Czwartek, 02 maja 202402/05/2024
690 680 960
690 680 960

67-latek odpowie za znęcanie się nad rodziną i postrzelenie kota

Zarzuty znęcania się nad bliskimi oraz nad kotem ze szczególnym okrucieństwem usłyszał 67-latek zatrzymany przez policjantów z Wilkołaza. Decyzją sądu mężczyzna najbliższe 3 miesiące spędzi w areszcie. Grozi mu do 5 lat pozbawienia wolności.

W miniony weekend policjanci z Kraśnika otrzymali informację o postrzeleniu kota z wiatrówki, do którego miało dojść na jednej z posesji na terenie gminy Wilkołaz. Gdy mundurowi zjawili się na miejscu, podejrzewany mężczyzna oddalił się w nieznanym kierunku. Postrzelonego zwierzęcia niestety nie udało się odnaleźć, jednak mundurowi ujawnili ślady krwi.

Ze wstępnych ustaleń funkcjonariuszy wynika, że 67-latek od kilku miesięcy znęcał się psychicznie nad swoją żoną i synem, a także groził im pozbawieniem życia. Jak się okazało, mężczyzna już wcześniej miał już  za to wyrok.

– Policjanci z Wilkołaza zatrzymali go następnego dnia w jego mieszkaniu. Usłyszał zarzuty znęcania się nad rodziną, a także znęcania ze szczególnym okrucieństwem nad kotem, którego według dotychczasowych ustaleń postrzelił w tułów z odległości około 2 metrów – przekazał aspirant Paweł Cieliczko oficer prasowy KPP w Kraśniku.

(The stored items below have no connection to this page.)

## config.mk

```make
export PLATFORM = sky130hd
export DESIGN_NAME = taa_back_flat
export DESIGN_NICKNAME = d
export VERILOG_FILES = /design/src/hw/rtl/taa_pkg.sv /design/src/hw/rtl/taa_ifs.sv /design/src/hw/rtl/taa_back.sv /design/src/flat_wrapper.sv
export SDC_FILE = /design/constraint.sdc
export NUM_CORES = 1
export LEC_CHECK = 0
export BUFFER_PORTS_ARGS = -buffer_cell sky130_fd_sc_hd__buf_2
export CORE_ASPECT_RATIO = 1.25
export CORE_MARGIN = 5
export CORE_UTILIZATION = 51
export CTS_BUF_LIST = sky130_fd_sc_hd__clkbuf_8 sky130_fd_sc_hd__clkbuf_16
export CTS_CLUSTER_SIZE = 30
export DETAILED_ROUTE_END_ITERATION = 8
export PLACE_DENSITY = 0.7
export SETUP_SLACK_MARGIN = 0.02
export SYNTH_ARGS = -nofsm -noshare
export SYNTH_HDL_FRONTEND = slang
export SYNTH_SLANG_ARGS = --single-unit
```

## constraint.sdc

```tcl
create_clock -name i_clk -period 13.8 [get_ports i_clk]
set_clock_uncertainty 0.2 [all_clocks]
set_input_delay 3.45 -clock i_clk [delete_from_list [all_inputs] [get_ports i_clk]]
set_output_delay 3.45 -clock i_clk [all_outputs]
set_load 0.005 [all_outputs]
```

67-latek nie przyznał się do zarzucanych mu czynów. Sąd zastosował wobec niego trzy miesięczny areszt. Za popełnione przestępstwa grozi mu kara do 5 lat pozbawienia wolności.

 

6 komentarzy

  1. Stary zryty łeb. Wiatrówkę to powinni mu teraz w _________________ wsadzić, kozaczek jeden.

  2. tak
    całe życie pewnie taki był
    wszyscy się z nim męczyli, dziad jeden, powinien zgnić za kratkami

  3. Studętkom jezdem i myślem, że...

    Postrzelił kota w tułów z odległości około 2 metrów, bliżej miał do swoich jaj (i kiełbaski) z pewnością by trafił.
    Chociaż od orgazmu byłby daleko.

  4. Nie przyznaje się do winy, czyli odwraca kota ogonem.